ITK by default will identify the number of cores and use that for internal thread parallelism.
Use multi-threading if it is a light task. I’d say registration is a heavy task so would use process level parallelism. In any case, multi-threaded or multi-process it requires that you consider the number of threads you want ITK to use and the number of threads/processes you allocate on top of that for the registrations happening in parallel. If you do not, you will overwhelm the system as you require more cores than exist when running multiple registrations in parallel and each registration has multi-threading inside it too. It will actually take longer to complete the work than just running the registrations one after the other. This is a balancing act num_process*num_threads_per_process and the number of cores.

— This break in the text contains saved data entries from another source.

[src/rtl/core/stb_pkg.sv]
// Shared types and codes for the software timer bank.
`timescale 1ns / 1ps
`default_nettype none

package stb_pkg;

    localparam int TIME_W = 32;

    localparam logic [1:0] OP_SCAN   = 2'd0;
    localparam logic [1:0] OP_CREATE = 2'd1;
    localparam logic [1:0] OP_DELETE = 2'd2;
    localparam logic [1:0] OP_QUERY  = 2'd3;

    localparam logic [1:0] ST_STOPPED = 2'd0;
    localparam logic [1:0] ST_RUNNING = 2'd1;
    localparam logic [1:0] ST_TIMEOUT = 2'd2;

    localparam logic [1:0] STS_OK     = 2'd0;
    localparam logic [1:0] STS_RANGE  = 2'd1;
    localparam logic [1:0] STS_MODE   = 2'd2;
    localparam logic [1:0] STS_NOFREE = 2'd3;

    typedef struct packed {
        logic              sub;
        logic [TIME_W-1:0] a;
        logic [TIME_W-1:0] b;
    } alu_req_t;

endpackage

`default_nettype wire

[src/rtl/core/stb_alu.sv]
// Shared 32-bit adder that also serves as the match-time comparator.
`timescale 1ns / 1ps
`default_nettype none

module stb_alu
    import stb_pkg::*;
(
    input  alu_req_t          req,
    output logic [TIME_W-1:0] sum,
    output logic              le
);

    logic [TIME_W-1:0] opa;
    logic [TIME_W:0]   full;

    // Subtraction forms b - a; a carry out means a is not greater than b.
    assign opa  = req.sub ? ~req.a : req.a;
    assign full = {1'b0, opa} + {1'b0, req.b} + (TIME_W + 1)'(req.sub);
    assign sum  = full[TIME_W-1:0];
    assign le   = full[TIME_W];

endmodule

`default_nettype wire

[src/rtl/core/stb_ram.sv]
// Single-port-write, registered-read memory for per-timer time values.
`timescale 1ns / 1ps
`default_nettype none

module stb_ram
    import stb_pkg::*;
#(
    parameter int DEPTH = 16,
    parameter int AW    = 4
)
(
    input  wire logic              clk,
    input  wire logic              we,
    input  wire logic [AW-1:0]     waddr,
    input  wire logic [TIME_W-1:0] wdata,
    input  wire logic [AW-1:0]     raddr,
    output logic [TIME_W-1:0]      rdata
);

    logic [TIME_W-1:0] mem [DEPTH];

    always_ff @(posedge clk)
    begin
        if (we)
        begin
            mem[waddr] <= wdata;
        end
        rdata <= mem[raddr];
    end

endmodule

`default_nettype wire

[src/rtl/core/soft_timer_bank.sv]
// Software timer bank top level: command sequencer, timer flags and time stores.
//
// The request channel (req_valid, req_stall) carries one command per transfer:
// a scan step, a timer create, a timer delete or a state query, each with the
// current tick count. The response channel (rsp_valid, rsp_stall) returns
// exactly one result per command, in order.
// The block works on one command at a time and holds req_stall high until the
// result has been placed in the response register. A delete, a query, a rejected
// create and a scan step at the idle pointer value go straight to S_DONE; other
// scan steps pass through S_EXEC and a valid explicit create through S_ARM. A
// create with id 0 walks the allocated flags one timer per cycle in S_SEARCH,
// then goes to S_ARM, or to S_DONE with STS_NOFREE. The next request is taken
// in the cycle after the response register loads. The time arithmetic and
// compare all go through one shared 32-bit adder, and match times and periods
// sit in memories with a registered read port. Reset stops and frees every
// timer and returns the scan pointer to zero; no clearing pass is needed.
// While the receiver stalls, the response is held and the finished command
// waits in the sequencer, with req_stall high, until the register is free.
`timescale 1ns / 1ps
`default_nettype none

module soft_timer_bank
    import stb_pkg::*;
#(
    parameter int NUM_TIMERS = 16
)
(
    input  wire logic              clk,
    input  wire logic              rst_n,
    input  wire logic              req_valid,
    output logic                   req_stall,
    input  wire logic [1:0]        operation,
    input  wire logic [7:0]        timer_id,
    input  wire logic [1:0]        timer_mode,
    input  wire logic [TIME_W-1:0] delay,
    input  wire logic [TIME_W-1:0] now,
    output logic                   rsp_valid,
    input  wire logic              rsp_stall,
    output logic                   fired,
    output logic [3:0]             fired_id,
    output logic [3:0]             assigned_id,
    output logic [1:0]             status,
    output logic [1:0]             state_read
);

    localparam int IDX_W = (NUM_TIMERS > 1) ? $clog2(NUM_TIMERS) : 1;
    localparam int PTR_W = $clog2(NUM_TIMERS + 1);
    localparam logic [8:0] NUM_ID = 9'(NUM_TIMERS);

    localparam logic [2:0] S_IDLE   = 3'd0;
    localparam logic [2:0] S_EXEC   = 3'd1;
    localparam logic [2:0] S_SEARCH = 3'd2;
    localparam logic [2:0] S_ARM    = 3'd3;
    localparam logic [2:0] S_DONE   = 3'd4;

    logic [2:0]        fsm_reg, fsm_next;
    logic [PTR_W-1:0]  scan_ptr_reg, scan_ptr_next;
    logic [IDX_W-1:0]  target_reg, target_next;
    logic [IDX_W-1:0]  search_reg, search_next;
    logic              mode_reg, mode_next;
    logic [TIME_W-1:0] delay_reg, delay_next;
    logic [TIME_W-1:0] now_reg, now_next;
    logic              res_fired_reg, res_fired_next;
    logic [3:0]        res_fired_id_reg, res_fired_id_next;
    logic [3:0]        res_assigned_reg, res_assigned_next;
    logic [1:0]        res_status_reg, res_status_next;
    logic [1:0]        res_sread_reg, res_sread_next;
    logic              rsp_valid_reg, rsp_valid_next;
    logic              fired_reg;
    logic [3:0]        fired_id_reg;
    logic [3:0]        assigned_reg;
    logic [1:0]        status_reg;
    logic [1:0]        sread_reg;

    logic [1:0]        tstate_reg [NUM_TIMERS];
    logic              periodic_reg [NUM_TIMERS];
    logic              alloc_reg [NUM_TIMERS];

    logic              ent_we;
    logic [IDX_W-1:0]  ent_idx;
    logic [1:0]        ent_state;
    logic              alloc_we;
    logic              alloc_val;
    logic              per_we;
    logic              match_we;
    logic              period_we;
    logic              load_rsp;
    logic              id_out;
    logic [IDX_W-1:0]  id_idx;
    logic [IDX_W-1:0]  ram_raddr;
    logic [1:0]        cur_state;
    logic [TIME_W-1:0] match_rd;
    logic [TIME_W-1:0] period_rd;
    logic [TIME_W-1:0] alu_sum;
    logic              alu_le;
    alu_req_t          alu_req;

    assign id_out    = {1'b0, timer_id} >= NUM_ID;
    assign id_idx    = timer_id[IDX_W-1:0];
    assign ram_raddr = (fsm_reg == S_IDLE) ? scan_ptr_reg[IDX_W-1:0] : target_reg;
    assign cur_state = tstate_reg[target_reg];

    stb_alu u_alu
    (
        .req (alu_req),
        .sum (alu_sum),
        .le  (alu_le)
    );

    stb_ram #(.DEPTH(NUM_TIMERS), .AW(IDX_W)) u_match_ram
    (
        .clk   (clk),
        .we    (match_we),
        .waddr (target_reg),
        .wdata (alu_sum),
        .raddr (ram_raddr),
        .rdata (match_rd)
    );

    stb_ram #(.DEPTH(NUM_TIMERS), .AW(IDX_W)) u_period_ram
    (
        .clk   (clk),
        .we    (period_we),
        .waddr (target_reg),
        .wdata (delay_reg),
        .raddr (ram_raddr),
        .rdata (period_rd)
    );

    always_comb
    begin
        fsm_next          = fsm_reg;
        scan_ptr_next     = scan_ptr_reg;
        target_next       = target_reg;
        search_next       = search_reg;
        mode_next         = mode_reg;
        delay_next        = delay_reg;
        now_next          = now_reg;
        res_fired_next    = res_fired_reg;
        res_fired_id_next = res_fired_id_reg;
        res_assigned_next = res_assigned_reg;
        res_status_next   = res_status_reg;
        res_sread_next    = res_sread_reg;
        ent_we            = 1'b0;
        ent_idx           = target_reg;
        ent_state         = ST_STOPPED;
        alloc_we          = 1'b0;
        alloc_val         = 1'b0;
        per_we            = 1'b0;
        match_we          = 1'b0;
        period_we         = 1'b0;
        load_rsp          = 1'b0;
        alu_req.sub       = 1'b0;
        alu_req.a         = delay_reg;
        alu_req.b         = now_reg;

        unique case (fsm_reg)
            S_IDLE:
            begin
                if (req_valid)
                begin
                    now_next          = now;
                    delay_next        = delay;
                    mode_next         = timer_mode[0];
                    res_fired_next    = 1'b0;
                    res_fired_id_next = 4'd0;
                    res_assigned_next = 4'd0;
                    res_status_next   = STS_OK;
                    res_sread_next    = ST_STOPPED;
                    fsm_next          = S_DONE;
                    unique case (operation)
                        OP_SCAN:
                        begin
                            if (scan_ptr_reg == PTR_W'(NUM_TIMERS))
                            begin
                                scan_ptr_next = '0;
                            end
                            else
                            begin
                                target_next = scan_ptr_reg[IDX_W-1:0];
                                fsm_next    = S_EXEC;
                            end
                        end
                        OP_CREATE:
                        begin
                            if (id_out)
                            begin
                                res_status_next = STS_RANGE;
                            end
                            else if (timer_mode > 2'd1)
                            begin
                                res_status_next = STS_MODE;
                            end
                            else if (timer_id == 8'd0)
                            begin
                                search_next = '0;
                                fsm_next    = S_SEARCH;
                            end
                            else
                            begin
                                target_next = id_idx;
                                fsm_next    = S_ARM;
                            end
                        end
                        OP_DELETE:
                        begin
                            if (id_out)
                            begin
                                res_status_next = STS_RANGE;
                            end
                            else
                            begin
                                ent_we    = 1'b1;
                                ent_idx   = id_idx;
                                ent_state = ST_STOPPED;
                                alloc_we  = 1'b1;
                                alloc_val = 1'b0;
                            end
                        end
                        OP_QUERY:
                        begin
                            if (id_out)
                            begin
                                res_status_next = STS_RANGE;
                            end
                            else
                            begin
                                res_sread_next = tstate_reg[id_idx];
                            end
                        end
                        default:
                        begin
                            res_status_next = STS_OK;
                        end
                    endcase
                end
            end
            S_EXEC:
            begin
                scan_ptr_next = scan_ptr_reg + 1'b1;
                fsm_next      = S_DONE;
                if (cur_state == ST_RUNNING)
                begin
                    alu_req.sub = 1'b1;
                    alu_req.a   = match_rd;
                    if (alu_le)
                    begin
                        ent_we            = 1'b1;
                        ent_state         = ST_TIMEOUT;
                        res_fired_next    = 1'b1;
                        res_fired_id_next = 4'(target_reg);
                    end
                end
                else if (cur_state == ST_TIMEOUT)
                begin
                    ent_we = 1'b1;
                    if (periodic_reg[target_reg])
                    begin
                        alu_req.a = period_rd;
                        match_we  = 1'b1;
                        ent_state = ST_RUNNING;
                    end
                    else
                    begin
                        ent_state = ST_STOPPED;
                    end
                end
            end
            S_SEARCH:
            begin
                if (!alloc_reg[search_reg])
                begin
                    target_next = search_reg;
                    fsm_next    = S_ARM;
                end
                else if (search_reg == IDX_W'(NUM_TIMERS - 1))
                begin
                    res_status_next = STS_NOFREE;
                    fsm_next        = S_DONE;
                end
                else
                begin
                    search_next = search_reg + 1'b1;
                end
            end
            S_ARM:
            begin
                match_we          = 1'b1;
                period_we         = 1'b1;
                ent_we            = 1'b1;
                ent_state         = ST_RUNNING;
                alloc_we          = 1'b1;
                alloc_val         = 1'b1;
                per_we            = 1'b1;
                res_assigned_next = 4'(target_reg);
                fsm_next          = S_DONE;
            end
            S_DONE:
            begin
                if (!rsp_valid_reg || !rsp_stall)
                begin
                    load_rsp = 1'b1;
                    fsm_next = S_IDLE;
                end
            end
            default:
            begin
                fsm_next = S_IDLE;
            end
        endcase

        if (load_rsp)
        begin
            rsp_valid_next = 1'b1;
        end
        else if (!rsp_stall)
        begin
            rsp_valid_next = 1'b0;
        end
        else
        begin
            rsp_valid_next = rsp_valid_reg;
        end
    end

    always_ff @(posedge clk or negedge rst_n)
    begin
        if (!rst_n)
        begin
            fsm_reg       <= S_IDLE;
            scan_ptr_reg  <= '0;
            rsp_valid_reg <= 1'b0;
            for (int i = 0; i < NUM_TIMERS; i++)
            begin
                tstate_reg[i]   <= ST_STOPPED;
                periodic_reg[i] <= 1'b0;
                alloc_reg[i]    <= 1'b0;
            end
        end
        else
        begin
            fsm_reg       <= fsm_next;
            scan_ptr_reg  <= scan_ptr_next;
            rsp_valid_reg <= rsp_valid_next;
            if (ent_we)
            begin
                tstate_reg[ent_idx] <= ent_state;
            end
            if (alloc_we)
            begin
                alloc_reg[ent_idx] <= alloc_val;
            end
            if (per_we)
            begin
                periodic_reg[ent_idx] <= mode_reg;
            end
        end
    end

    always_ff @(posedge clk)
    begin
        target_reg       <= target_next;
        search_reg       <= search_next;
        mode_reg         <= mode_next;
        delay_reg        <= delay_next;
        now_reg          <= now_next;
        res_fired_reg    <= res_fired_next;
        res_fired_id_reg <= res_fired_id_next;
        res_assigned_reg <= res_assigned_next;
        res_status_reg   <= res_status_next;
        res_sread_reg    <= res_sread_next;
        if (load_rsp)
        begin
            fired_reg    <= res_fired_reg;
            fired_id_reg <= res_fired_id_reg;
            assigned_reg <= res_assigned_reg;
            status_reg   <= res_status_reg;
            sread_reg    <= res_sread_reg;
        end
    end

    assign req_stall   = (fsm_reg != S_IDLE);
    assign rsp_valid   = rsp_valid_reg;
    assign fired       = fired_reg;
    assign fired_id    = fired_id_reg;
    assign assigned_id = assigned_reg;
    assign status      = status_reg;
    assign state_read  = sread_reg;

    logic [NUM_TIMERS-1:0] orphan;

    always_comb
    begin
        for (int i = 0; i < NUM_TIMERS; i++)
        begin
            orphan[i] = (tstate_reg[i] != ST_STOPPED) && !alloc_reg[i];
        end
    end

    a_ptr_range: assert property (@(posedge clk) disable iff (!rst_n)
        scan_ptr_reg <= PTR_W'(NUM_TIMERS))
        else $error("scan pointer beyond idle step");

    a_no_orphan: assert property (@(posedge clk) disable iff (!rst_n)
        orphan == '0)
        else $error("active timer is not allocated");

    a_fire_clean: assert property (@(posedge clk) disable iff (!rst_n)
        (rsp_valid && fired) |->
            (status == STS_OK && assigned_id == 4'd0 && state_read == ST_STOPPED))
        else $error("fired result carries other fields");

    a_done_emits: assert property (@(posedge clk) disable iff (!rst_n)
        (fsm_reg == S_DONE && (!rsp_valid_reg || !rsp_stall)) |=>
            (rsp_valid_reg && fsm_reg == S_IDLE))
        else $error("finished command produced no response");

endmodule

`default_nettype wire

Multiple single-core CPUs, a cluster:
Run a single registration at a time on each node and let ITK use as many threads as it wants. This assumes that ITK detects the number of cores correctly. I think it does but not sure. I usually provide the number of cores as a parameter and split it between ITK threading and the parallel processes.
Automatically detecting the number of cores available to you may not be trivial when working on a shared resource (e.g. SLURM). The CPU has 128 cores but you are allocated 16 for your work (if I remember correctly os.cpu_count() will return 128 and not 16, but not sure about this).
Thanks for the info, I’ve already been playing around with the ITK threads vs. a concurrent.future ProcessPool, so far I’ve found ProcessPool parallelization is far more effective than the multithreading in native ITK.
My question was mostly about the underlying ITK/SimpleITK code, and if it should be run under a ProcessPool or ThreadPool.
I can report empirically that it should be run under a ProcessPool.
The simplest way to do parallelism to do pure task based by setting ITK’s global default number of threads to 1 and the number of tasks to the number of cpu’s available.
SimpleITK can be effectively run with either as it does unlock the Python GIL to threaded parallelism.
If you want ITK parallelism with task based parallelism, you can also try both the “PLATFORM” and the “POOL” multi-threader. The “PLATFORM” will create per task set’s of threads, while the “POOL” will create a persistent pool of threads to be shared with the current process.
ITK and SimpleITK will automatically detect the allocated number of CPU slot in a SLURM environment. This a detail that can generally be skipped.
On a side note I have pondered if a single-thread multi-threader for ITK would be useful, when integrating SimpleITK/ITK into an application/platform that is are ready parallel.